We compared the diabetic phenotype of JYD mice with age-independent type 2 diabetic ob/ob mice. For this, we checked the patterns of production of insulin signalling molecules as well as caveolins in ob/ob mice. Interestingly, obese diabetic ob/ob mice, in which GLUT-4 protein production was downregulated (data not shown), showed negligible changes in the level of caveolin-1 compared with control mice.
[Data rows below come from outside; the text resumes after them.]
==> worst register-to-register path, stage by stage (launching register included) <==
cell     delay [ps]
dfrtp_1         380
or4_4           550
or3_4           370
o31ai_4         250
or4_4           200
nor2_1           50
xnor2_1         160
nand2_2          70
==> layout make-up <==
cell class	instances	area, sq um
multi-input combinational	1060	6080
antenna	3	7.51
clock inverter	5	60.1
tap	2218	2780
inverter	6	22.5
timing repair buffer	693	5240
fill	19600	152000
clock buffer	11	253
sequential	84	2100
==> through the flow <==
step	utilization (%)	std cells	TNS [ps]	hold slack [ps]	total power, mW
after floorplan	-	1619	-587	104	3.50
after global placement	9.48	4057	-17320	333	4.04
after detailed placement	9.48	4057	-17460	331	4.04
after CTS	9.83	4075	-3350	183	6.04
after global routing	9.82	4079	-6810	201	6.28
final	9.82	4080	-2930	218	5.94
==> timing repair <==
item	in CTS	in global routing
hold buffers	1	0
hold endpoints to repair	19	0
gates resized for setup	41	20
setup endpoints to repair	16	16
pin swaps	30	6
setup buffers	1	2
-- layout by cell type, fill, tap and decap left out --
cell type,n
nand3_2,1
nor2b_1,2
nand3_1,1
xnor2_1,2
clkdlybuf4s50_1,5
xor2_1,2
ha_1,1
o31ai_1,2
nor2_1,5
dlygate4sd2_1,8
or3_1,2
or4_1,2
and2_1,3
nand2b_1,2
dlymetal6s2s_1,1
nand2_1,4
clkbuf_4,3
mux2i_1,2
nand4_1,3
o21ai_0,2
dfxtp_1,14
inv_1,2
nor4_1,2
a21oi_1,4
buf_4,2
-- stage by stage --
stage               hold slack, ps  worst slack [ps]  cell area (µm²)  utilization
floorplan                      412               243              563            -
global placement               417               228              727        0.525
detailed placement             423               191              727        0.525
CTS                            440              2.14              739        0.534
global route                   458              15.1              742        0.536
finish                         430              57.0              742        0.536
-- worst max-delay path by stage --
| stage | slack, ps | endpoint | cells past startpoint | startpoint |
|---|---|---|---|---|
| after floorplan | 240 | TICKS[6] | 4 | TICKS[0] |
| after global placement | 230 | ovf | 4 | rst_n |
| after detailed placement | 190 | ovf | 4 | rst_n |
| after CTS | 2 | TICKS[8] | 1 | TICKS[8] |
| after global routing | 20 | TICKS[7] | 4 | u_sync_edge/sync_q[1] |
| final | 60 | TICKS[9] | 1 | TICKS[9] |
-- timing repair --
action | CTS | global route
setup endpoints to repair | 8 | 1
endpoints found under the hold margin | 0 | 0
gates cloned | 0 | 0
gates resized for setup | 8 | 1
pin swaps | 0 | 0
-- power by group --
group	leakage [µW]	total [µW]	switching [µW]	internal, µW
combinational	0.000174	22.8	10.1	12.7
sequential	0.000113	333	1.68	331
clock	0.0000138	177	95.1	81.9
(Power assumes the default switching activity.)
### config.mk
export PLATFORM = sky130hd
export DESIGN_NAME = veririscv_clint
export DESIGN_NICKNAME = d
export VERILOG_FILES = /design/src/rtl/veririscv_clint.sv
export SDC_FILE = /design/constraint.sdc
export NUM_CORES = 1
export LEC_CHECK = 0
export BUFFER_PORTS_ARGS = -buffer_cell sky130_fd_sc_hd__clkbuf_2
export CAP_MARGIN = 25
export CORE_AREA = 4 4 130 145
export CTS_CLUSTER_DIAMETER = 120
export DETAILED_ROUTE_END_ITERATION = 10
export DIE_AREA = 0 0 134 149
export GPL_TIMING_DRIVEN = 0
export HOLD_SLACK_MARGIN = 0.1
export PLACE_DENSITY = 0.83
export REMOVE_ABC_BUFFERS = 1
export SYNTH_ARGS = -nofsm -noshare
export SYNTH_HDL_FRONTEND = slang
export SYNTH_SLANG_ARGS = --single-unit
### constraint.sdc
create_clock -name clk -period 6.9 [get_ports clk]
set_input_delay 1.38 -clock clk [delete_from_list [all_inputs] [get_ports clk]]
set_output_delay 1.38 -clock clk [all_outputs]
set_load 0.02 [all_outputs]
**src/rtl/dmem_responder.sv**
```systemverilog
// Data-memory responder for the MEM stage: fixed-latency load/store service
// on a word-addressed array, with error reporting for illegal addresses.
module dmem_responder #(
    parameter int DEPTH_WORDS = 32,
    parameter int LATENCY     = 4
) (
    input  logic        clk_i,
    input  logic        rst_i,
    input  logic        req_i,
    input  logic        we_i,
    input  logic [31:0] addr_i,
    input  logic [31:0] wdata_i,
    output logic        ack_o,
    output logic [31:0] rdata_o,
    output logic        err_o,
    output logic        stall_o,
    output logic        busy_o
);

    localparam int AW = $clog2(DEPTH_WORDS);

    typedef enum logic [1:0] {
        IDLE = 2'd0,
        BUSY = 2'd1,
        DONE = 2'd2
    } state_t;

    state_t      state;
    logic [3:0]  cnt;
    logic        weQ;
    logic [31:0] addrQ;
    logic [31:0] wdataQ;
    logic        ackQ;
    logic        errQ;
    logic        busyQ;
    logic [31:0] rdataQ;

    logic [31:0] mem [DEPTH_WORDS];

    logic          legal;
    logic [AW-1:0] idx;

    assign legal = (addrQ[1:0] == 2'b00)
                && (addrQ[31:2] < 30'(DEPTH_WORDS));
    assign idx   = addrQ[AW+1:2];

    assign ack_o   = ackQ;
    assign err_o   = errQ;
    assign busy_o  = busyQ;
    assign rdata_o = rdataQ;
    assign stall_o = req_i & ~ackQ;

    always_ff @(posedge clk_i or negedge rst_i) begin
        if (!rst_i) begin
            state  <= IDLE;
            cnt    <= 4'd0;
            weQ    <= 1'b0;
            addrQ  <= 32'd0;
            wdataQ <= 32'd0;
            ackQ   <= 1'b0;
            errQ   <= 1'b0;
            busyQ  <= 1'b0;
            rdataQ <= 32'd0;
        end else begin
            unique case (state)
                IDLE: begin
                    if (req_i) begin
                        state  <= BUSY;
                        weQ    <= we_i;
                        addrQ  <= addr_i;
                        wdataQ <= wdata_i;
                        cnt    <= 4'(LATENCY - 1);
                        busyQ  <= 1'b1;
                    end
                end
                BUSY: begin
                    if (cnt == 4'd0) begin
                        state <= DONE;
                        busyQ <= 1'b0;
                        ackQ  <= 1'b1;
                        errQ  <= ~legal;
                        // Stores keep the last load data unless flagged
                        if (!legal)
                            rdataQ <= 32'd0;
                        else if (!weQ)
                            rdataQ <= mem[idx];
                    end else begin
                        cnt <= cnt - 4'd1;
                    end
                end
                DONE: begin
                    state <= IDLE;
                    ackQ  <= 1'b0;
                    errQ  <= 1'b0;
                end
                default: begin
                    state <= IDLE;
                    ackQ  <= 1'b0;
                    errQ  <= 1'b0;
                    busyQ <= 1'b0;
                end
            endcase
        end
    end

    // Storage is never reset; an async reset in DONE leaves state IDLE,
    // so an aborted store cannot reach this write
    always_ff @(posedge clk_i) begin
        if (state == DONE && weQ && legal)
            mem[idx] <= wdataQ;
    end

endmodule

```
**config.mk**
```make
export PLATFORM = sky130hd
export DESIGN_NAME = dmem_responder
export DESIGN_NICKNAME = d
export VERILOG_FILES = /design/src/rtl/dmem_responder.sv
export SDC_FILE = /design/constraint.sdc
export NUM_CORES = 1
export LEC_CHECK = 0
export ABC_AREA = 0
export CORE_UTILIZATION = 66
export CTS_CLUSTER_SIZE = 30
export DETAILED_ROUTE_END_ITERATION = 16
export PLACE_DENSITY_LB_ADDON = 0.25
export SLEW_MARGIN = 25
export SYNTH_ARGS = -nofsm -noshare
export SYNTH_HDL_FRONTEND = slang
export SYNTH_SLANG_ARGS = --single-unit
```
**constraint.sdc**
```tcl
create_clock -name clk_i -period 6.3 [get_ports clk_i]
set_input_delay 1.89 -clock clk_i [delete_from_list [all_inputs] [get_ports clk_i]]
set_output_delay 1.89 -clock clk_i [all_outputs]
set_load 0.02 [all_outputs]
```
* Word-level counts from Yosys, hierarchy flattened *
Memory sizes are Yosys's and may differ from the RTL's.
Cells that the tools add are included.

storage, ports and cells
  output and inout port bits = 36
  memories = 1
  memory bits (writable) = 1024
  logic and storage cells = 53
  bits in registers = 106

cells by class
  $add $sub $neg = 1
  reduce and logical (&&, ||, !) cells = 13
  eq/ne operators = 6
  muxes and demuxes = 17
  bitwise logic cells = 5
  magnitude comparators = 1

memory list
  memory  depth  bits a word  rd ports  clocked after memory_dff  write ports  line  text
  mem     32     32           1         0                         1            38    logic [31:0] mem [DEPTH_WORDS];

operators by type and width
  cell                                                                   number
  32-bit 2-to-1 mux                                                      2
  30-bit by 6-bit < comparator with 1-bit output, second input constant  1
  3-bit AND reduction                                                    3
  4-bit 2-to-1 mux                                                       2
  2-bit inequality test, second input constant                           4
  4-bit one-hot mux with 2 select lines                                  1
  1-bit 2-to-1 mux                                                       6
  2-bit AND reduction                                                    3
  2-bit zero test                                                        2
  4-bit zero test                                                        1
  2-bit 2-to-1 mux                                                       2
  1-bit inverter                                                         4
  1-bit one-hot mux with 2 select lines                                  2
  2-bit one-hot mux with 2 select lines                                  1
  4-bit by 1-bit subtractor with 4-bit output, second input constant     1
  1-bit logical AND                                                      3
  1-bit one-hot mux with 3 select lines                                  1
  2-bit by 1-bit == test with 1-bit output, second input constant        1
  2-bit == test, second input constant                                   1
  2-bit nonzero test                                                     1
  1-bit bitwise AND                                                      1

* Longest topological paths before layout *
Gate-level depths: netlist of run 1.

  word-level depth = 5
  mapped depth = 9

* Least setup slack after synthesis of run 1 *
No wires, ideal clock.

  path type = input-to-output
  start = input port req_i
  end = output port stall_o
  required time = 4.410 ns
  stages on the path = 1
  setup slack = 2.193 ns
  data arrival time = 2.217 ns
  buffers on the path = 0
  cell sequence = nor2b_1

between the ends
  word-level cells in the longest chain between the ends = 1

RTL lines
  what               line  text
  from (decl)        9     input logic req_i,
  1-bit bitwise AND  51    assign stall_o = req_i & ~ackQ;
  to (decl)          16    output logic stall_o,

No other way between the ends.

* Worst setup path in the final report of run 1 *
Same ends and word-level chain as after synthesis.

==> flow_summary_export.csv, run 1 <==
group,metric,value,unit
critical_path,cpMaxStageDelayCell,"clkdlybuf4s50_1",
critical_path,crit_buf_inv,2,
clocking,postCtsSetupBuffers,0,
yosys,ys.warnings.count,0,
sta,rsz0062_at_grt,"no",
yosys,synth-seq-area-share,77.5,%
final_layout,multiInputGateArea,0.00941,mm2
placement,placed_area,0.0454,mm2
final_layout,final_common_cell,"edfxtp_1",
final_layout,diodes,0,
sta,report.final.hold_viol_count,0,
sta,worst_pin_slew,1.14,ns
drt,drc_errors,0,
placement,gp_congestion,0.818,
drt,vias,22300,
power_and_ir_drop,ir_worst_vdd,0.399,mV
drt,antenna_left,0,
placement,numPlacedInstances,3072,
final_layout,final-instance-count-excl-fill,3278,
yosys,synthTopCellsByArea,"edfxtp_1 (71%), mux2i_1 (7.3%), dfrtp_1 (6.2%)",
clocking,cts.path.max_buffers,3,
final_layout,synthToLayoutAreaGrowth,14.0,%
grt,grt_overflow,0,
yosys,syn_inst,2177,
clocking,clk_latency,0.67,ns
sta,setup_viol,0,
die,die_y,258,um
placement,post-place-ws,1.30,ns
placement,dp_hpwl,54600,um
clocking,cts_htree_levels,3,
final_layout,final_nets,2400,
worst_hold_path,hp-class,"flip-flop to flip-flop",
placement,port_buffers,103,
yosys,synth_area,0.0431,mm2
grt,first_global_vias,22600,
yosys,yosysTopAreaCell,"edfxtp_1",
final_layout,seq_area,0.0334,mm2
yosys,avgSynthCellArea,19.8,um2
sta,drv_slew,0,
die,die-width,258,um
yosys,synth_cell_types,58,
power_and_ir_drop,power_density,434,mW/mm2
drt,routed_wl,101000,um
sta,finalWorstSetupSlack,1.28,ns
die,core_area,0.0645,mm2
sta,slew_headroom,24.1,%
final_layout,nFillCells,3389,
sta,fin_crit_sh,79.6,%
clocking,cts_hold_buf,0,
critical_path,arrival,3.13,ns
critical_path,cp-end-kind,"output pin",
die,die-area,0.0663,mm2
clocking,tritoncts,"yes",
power_and_ir_drop,p_leak,16.7,nW
yosys,async_reset_ff_share,9.38,%
clocking,cts_sinks,1130,
sta,clock.fmax,199,MHz
sta,min_period,5.02,ns
die,row_count,93,
final_layout,drive_above_1_share,19.0,%
critical_path,critPathTopFamily,"buffers and inverters",
yosys,synth_seq_cells,1130,
status,status,"completed",
grt,antenna_found_initial,1,
drt,drt_pass1_iterations,5,
critical_path,required,4.41,ns
grt,grt_max_degree,151,
die,start_util,66.9,%
clocking,cts.repair.resized,0,
yosys,synth.top_cell.area_share,71.3,%
critical_path,critPathMaxStageDelay,0.61,ns
clocking,cts_root_buf,"clkbuf_16",
drt,drt_iter0_drc,2712,
critical_path,cpMostUsedCell,"clkdlybuf4s50_1",
final_layout,most-common-layout-cells,"edfxtp_1 (1024), mux2i_1 (315), a22oi_1 (153), clkbuf_16 (110), clkdlybuf4s50_1 (102)",
sta,tns,0,ns
critical_path,cp_max_fo,3,
die,ios,104,
yosys,synth_flop_cell,"edfxtp_1",
job,drv_cap,0,
final_layout,final_util,76.2,%
sta,clock-skew-final,0.0231,ns
critical_path,critPathLaunchType,"input pin",
drt,drt-wirelength-per-cell,30.8,um
grt,grt_use_total,31.0,%
final_layout,final_cell_area,0.0491,mm2
clocking,cts.clk_slew.worst_paths,0.06,ns
clocking,cts-buffers-inserted,108,
drt,viasPerCell,6.79,
critical_path,path_cells,"clkdlybuf4s50_1 > nor2b_1 > clkdlybuf4s50_1",
yosys,synth_edf_count,1024,
yosys,syn_nets,2247,
critical_path,path_class,"input pin to output pin",
grt,grt_pass1_wl,147000,um
[routing by layer]
layer,global-route usage (%),vias to the layer above,share of wire (%),wire (um)
met4,12.2,0,3.4,3440
met5,0,-,0,0
li1,-,9285,-,-
met2,50.9,1275,50,50400
met1,41.9,11500,37,37500
met3,5.51,191,9.6,9680
[metrics by stage]
step,hold slack (ns),power (mW)
2_1_floorplan,0.469,13.3
3_3_place_gp,0.461,14.7
3_5_place_dp,0.467,14.9
4_1_cts,0.484,21.3
5_1_grt,0.498,22.0
6_report,0.481,21.3
[registers in the layout, summed over array words and instances (netlist names)]
name and flops:
weQ 1, mem 1024, cnt 4, rdata_o 32, addrQ 32, wdataQ 32
err_o 1, busy_o 1, state 2, ack_o 1
[report_power, final]
part / leakage (nW) / switching (mW) / internal (mW)
combinational: 4.39 / 2.21 / 1.86
clock: 1.73 / 2.74 / 3.78
sequential: 10.5 / 1.28 / 9.45
total: 16.7 / 6.24 / 15.1
[final timing paths]
check / start / endpoint / slack [ns] / cells after the start
worst min register to register: rdata_o[3] / rdata_o[3] / 0.48 / 1
min in group asynchronous: rst_i / wdataQ[2] / 1.23 / 1
worst max register to register: addrQ[12] / mem[26][7] / 2.07 / 5
max in group asynchronous: rst_i / addrQ[2] / 3.93 / 2
worst min-delay path: rdata_o[3] / rdata_o[3] / 0.48 / 1
worst max-delay path: req_i / stall_o / 1.28 / 3
[synth_stat cells, drive strengths merged, types with 6 or more instances]
cell type	instances
edfxtp	1024
mux2i	315
a22oi	153
dfrtp	106
mux4	94
mux2	74
buf	65
clkbuf	58
nor4	44
nor2	38
nand3	35
a21o	31
o22ai	31
o211ai	30
nand3b	6
[kinds of logic (layout without fill, tap and decap cells)]
kind of cell             after synthesis  in the layout  share of synthesized area, %
XOR/XNOR                               2              2                        0.0407
flip-flops                          1130           1130                          77.5
buffers and inverters                129            375                          1.45
multiplexers                         483            483                          14.2
AND/OR/NAND/NOR                      169            169                          2.33
AO/OA/AOI/OAI                        262            262                          4.46
adder cells (fa/ha/maj)                2              2                        0.0581
[cell type report]
class / count / area share [%]
multi-input cells: 918 / 19.2
inverters: 4 / 0.0306
flip-flops and latches: 1130 / 68.1
clock inverters: 61 / 1.29
well taps: 855 / 2.18
repair buffers: 168 / 3.28
clock buffers: 142 / 5.99
(Power assumes the default switching activity.)
==> run 2: changes to the inputs <==
--- a/config.mk
+++ b/config.mk
@@ -6,7 +6,7 @@
 export NUM_CORES = 1
 export LEC_CHECK = 0
 export ABC_AREA = 0
-export CORE_UTILIZATION = 66
+export CORE_UTILIZATION = 55
 export CTS_CLUSTER_SIZE = 30
 export DETAILED_ROUTE_END_ITERATION = 16
 export PLACE_DENSITY_LB_ADDON = 0.25
==> constraint.sdc (replaced) <==
create_clock -name clk_i -period 4.4 [get_ports clk_i]
set_input_delay 1.32 -clock clk_i [delete_from_list [all_inputs] [get_ports clk_i]]
set_output_delay 1.32 -clock clk_i [all_outputs]
set_load 0.02 [all_outputs]
==> run 2 against run 1 <==
Net effect: critical path depth unchanged; clock power rose by 49%; count of clock-buffer cells in the layout is 1 lower; power grew 46%; sequential power increased by 44%; routed wire length shrank 0.62%; first-iteration DRC count shrank 19%; worst setup slack lost 0.79 ns; utilization fell by 12 points; register-to-register slack worse by 1.2 ns; highest routed layer unchanged.
==> flow_summary_export.csv, run 2 (same netlist as run 1, synthesis figures left out) <==
group,metric,value,unit
placement,post-place-ws,0.491,ns
critical_path,critPathMaxStageDelay,0.62,ns
sta,min_period,3.90,ns
power_and_ir_drop,power_density,622,mW/mm2
sta,setup_viol,0,
drt,vias,22000,
critical_path,arrival,2.58,ns
power_and_ir_drop,ir_worst_vdd,0.448,mV
final_layout,diodes,0,
drt,routed_wl,100000,um
clocking,cts_root_buf,"clkbuf_16",
die,row_count,102,
drt,drt_pass1_iterations,7,
grt,grt_max_degree,77,
placement,dp_hpwl,58100,um
die,die-area,0.0795,mm2
final_layout,drive_above_1_share,20.3,%
die,die-width,282,um
worst_hold_path,hp-class,"flip-flop to flip-flop",
die,ios,104,
final_layout,synthToLayoutAreaGrowth,15.9,%
clocking,cts-buffers-inserted,111,
critical_path,cp-end-kind,"output pin",
job,drv_cap,0,
critical_path,cpMostUsedCell,"clkdlybuf4s50_1",
final_layout,most-common-layout-cells,"edfxtp_1 (1024), mux2i_1 (315), a22oi_1 (153), clkbuf_16 (113), clkdlybuf4s50_1 (102)",
clocking,cts.clk_slew.worst_paths,0.06,ns
final_layout,regMostFlops,"mem",
sta,slew_headroom,29.9,%
worst_hold_path,min_from,"rdata_o[16]",
drt,drc_errors,0,
die,die_y,282,um
clocking,tritoncts,"yes",
final_layout,final_common_cell,"edfxtp_1",
final_layout,largest_register_ffs,1024,
critical_path,critPathLaunchType,"input pin",
grt,antenna_found_initial,0,
sta,tns,0,ns
grt,first_global_vias,22200,
grt,grt_pass1_wl,146000,um
clocking,cts.path.max_buffers,3,
critical_path,critPathTopFamily,"buffers and inverters",
clocking,postCtsSetupBuffers,0,
placement,port_buffers,103,
grt,grt_overflow,0,
die,core_area,0.0775,mm2
sta,clock.fmax,256,MHz
drt,drt_iter0_drc,2188,
sta,finalWorstSetupSlack,0.497,ns
sta,clock-skew-final,0.0155,ns
clocking,cts_hold_buf,0,
power_and_ir_drop,p_leak,17.0,nW
sta,report.final.hold_viol_count,0,
clocking,cts_sinks,1130,
critical_path,reg2reg_from,"addrQ[13]",
sta,rsz0062_at_grt,"no",
status,status,"completed",
grt,grt_use_total,25.7,%
critical_path,required,3.08,ns
sta,fin_crit_sh,88.7,%
sta,drv_slew,0,
clocking,cts.repair.resized,0,
final_layout,nFillCells,5154,
die,start_util,55.6,%
critical_path,crit_buf_inv,2,
clocking,clk_latency,0.68,ns
drt,drt-wirelength-per-cell,28.7,um
clocking,cts_htree_levels,3,
critical_path,path_cells,"clkdlybuf4s50_1 > nor2b_1 > clkdlybuf4s50_1",
critical_path,cp_max_fo,3,
final_layout,final_nets,2429,
placement,gp_congestion,0.806,
critical_path,path_class,"input pin to output pin",
sta,worst_pin_slew,1.05,ns
critical_path,startpoint,"req_i",
drt,viasPerCell,6.28,
critical_path,cpMaxStageDelayCell,"clkdlybuf4s50_1",
drt,antenna_left,0,
==> run 2: final timing paths <==
| path | endpoint | slack, ns | cells after the start |
|---|---|---|---|
| setup / recovery | stall_o | 0.50 | 3 |
| hold / removal | rdata_o[16] | 0.48 | 1 |
| setup reg to reg | mem[8][7] | 0.84 | 5 |
| hold reg to reg | rdata_o[16] | 0.48 | 1 |
| max in group asynchronous | wdataQ[17] | 2.87 | 2 |
| min in group asynchronous | wdataQ[4] | 0.69 | 1 |
==> run 2: cell type report <==
type / count / area, um2 / area share (%)
sequential: 1130 / 33400 / 66.9
multi-input combinational: 918 / 9400 / 18.8
clock buffer: 141 / 2980 / 5.97
timing repair buffer: 194 / 2050 / 4.10
tap: 1040 / 1300 / 2.60
inverter: 4 / 15.0 / 0.0301
clock inverter: 69 / 783 / 1.57
==> run 2: through the flow <==
step	cell area (um2)	std cells	util, %	hold WS (ns)	power, mW
after floorplan	43100	2177	-	0.469	19.0
after CTS	49900	3495	64.5	0.479	31.2
after detailed placement	46200	3285	59.6	0.465	21.6
after global placement	46200	3284	59.6	0.463	21.3
final	50000	3496	64.5	0.476	31.1
after global routing	50000	3496	64.5	0.498	32.1
==> run 2: power breakdown <==
group / internal, mW / total [mW] / switching, mW
registers: 13.5 / 15.4 / 1.84
clock network: 5.78 / 9.70 / 3.92
logic: 2.76 / 6.01 / 3.25
==> run 2: metal layers <==
layer	global-route usage, %	routed length, um	vias to the layer above
met1	35.3	41100	11600
met5	0	0	-
met4	7.96	2520	0
met3	3.17	6440	141
met2	43.2	50400	903
li1	-	-	9329
==> run 3: changes to the inputs <==
--- a/config.mk
+++ b/config.mk
@@ -6,7 +6,8 @@
 export NUM_CORES = 1
 export LEC_CHECK = 0
 export ABC_AREA = 0
-export CORE_UTILIZATION = 55
+export CORE_UTILIZATION = 68
+export CTS_BUF_LIST = sky130_fd_sc_hd__clkbuf_4 sky130_fd_sc_hd__clkbuf_8
 export CTS_CLUSTER_SIZE = 30
 export DETAILED_ROUTE_END_ITERATION = 16
 export PLACE_DENSITY_LB_ADDON = 0.25
==> constraint.sdc (replaced) <==
create_clock -name clk_i -period 4.9 [get_ports clk_i]
set_input_delay 1.47 -clock clk_i [delete_from_list [all_inputs] [get_ports clk_i]]
set_output_delay 1.47 -clock clk_i [all_outputs]
set_load 0.02 [all_outputs]
==> run 3 against run 2 <==
Net effect: clock skew is 0.020 ns higher; largest cell class unchanged; worst setup slack improved by 0.16 ns; critical endpoint unchanged; via count up 2.3%; sequential power down 10%; register-to-register slack improved by 0.26 ns.
==> flow_summary_export.csv, run 3 (same netlist as run 1, synthesis figures left out) <==
group,metric,value,unit
sta,drv_slew,0,
die,die-area,0.0644,mm2
final_layout,regMostFlops,"mem",
drt,vias,22500,
drt,viasPerCell,6.65,
sta,clock-skew-final,0.0353,ns
clocking,cts_root_buf,"clkbuf_8",
grt,antenna_found_initial,1,
power_and_ir_drop,finalPower,26.9,mW
grt,grt_max_degree,87,
critical_path,critPathMaxStageDelay,0.63,ns
final_layout,synthToLayoutAreaGrowth,14.1,%
drt,routed_wl,99300,um
critical_path,cpMostUsedCell,"clkdlybuf4s50_1",
clocking,cts_htree_levels,4,
clocking,clk_latency,0.83,ns
sta,setup_viol,0,
critical_path,path_cells,"clkdlybuf4s50_1 > nor2b_1 > clkdlybuf4s50_1",
clocking,cts_hold_buf,0,
clocking,cts_sinks,1130,
power_and_ir_drop,swShare,30.3,%
power_and_ir_drop,power_density,548,mW/mm2
power_and_ir_drop,p_leak,16.8,nW
sta,min_period,4.25,ns
die,die-width,254,um
final_layout,final_common_cell,"edfxtp_1",
sta,finalWorstSetupSlack,0.654,ns
critical_path,cp_max_fo,3,
clocking,cts-buffers-inserted,168,
drt,drt_iter0_drc,2445,
drt,antenna_left,0,
final_layout,final_cell_area,0.0492,mm2
grt,first_global_vias,22900,
critical_path,path_class,"input pin to output pin",
critical_path,cp-end-kind,"output pin",
drt,drc_errors,0,
placement,gp_congestion,0.843,
critical_path,critPathLaunchType,"input pin",
critical_path,required,3.43,ns
die,start_util,69.3,%
sta,rsz0062_at_grt,"no",
worst_hold_path,hp-class,"flip-flop to flip-flop",
clocking,cts.path.max_buffers,3,
job,drv_cap,0,
critical_path,arrival,2.78,ns
sta,slew_headroom,27.2,%
sta,tns,0,ns
placement,dp_hpwl,56700,um
sta,fin_crit_sh,86.7,%
die,die_y,254,um
sta,clock.fmax,236,MHz
sta,worst_pin_slew,1.09,ns
final_layout,nFillCells,3099,
power_and_ir_drop,ir_worst_vdd,0.503,mV
final_layout,most-common-layout-cells,"edfxtp_1 (1024), mux2i_1 (315), clkbuf_8 (198), a22oi_1 (153), clkdlybuf4s50_1 (102)",
power_and_ir_drop,p_clk_share,28.5,%
clocking,cts.repair.resized,0,
clocking,cts.clk_slew.worst_paths,0.06,ns
critical_path,critPathTopFamily,"buffers and inverters",
die,core_area,0.0622,mm2
placement,port_buffers,103,
sta,report.final.hold_viol_count,0,
grt,grt_use_total,32.0,%
final_layout,drive_above_1_share,23.9,%
final_layout,largest_register_ffs,1024,
clocking,postCtsSetupBuffers,0,
placement,placed_area,0.0457,mm2
die,row_count,91,
drt,drt-wirelength-per-cell,29.4,um
final_layout,final_nets,2471,
die,ios,104,
drt,drt_pass1_iterations,6,
power_and_ir_drop,intPower,18.8,mW
critical_path,cpMaxStageDelayCell,"clkdlybuf4s50_1",
critical_path,crit_buf_inv,2,
placement,post-place-ws,0.671,ns
power_and_ir_drop,p_sw,8.16,mW
grt,grt_overflow,0,
status,status,"completed",
grt,grt_pass1_wl,145000,um
power_and_ir_drop,seqPwrFrac,51.3,%
clocking,tritoncts,"yes",
power_and_ir_drop,p_comb_share,20.2,%
## run 3: cell types whose count changed in the layout (fill, tap and decap cells not counted), sizes merged
| cell | previous run | this run |
|---|---|---|
| buf | 92 | 77 |
| bufinv | 17 | 1 |
| clkbuf | 141 | 264 |
| clkinv | 49 | 33 |
| clkinvlp | 2 | 5 |
| diode | 0 | 1 |
| inv | 5 | 8 |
In conclusion, we have shown that the JYD mouse is an appropriate model for studying ageing-dependent non-obese type 2 diabetes. We have also shown that downregulation of caveolin-1 production in the skeletal muscle correlates with the development of type 2 diabetes in old JYD mice, and that insulin sensitivity in these mice is regulated by caveolin-1 production. It can therefore be speculated that induction of caveolin production in the skeletal muscle and control of insulin sensitivity in the aged could prevent or delay the appearance of type 2 diabetes.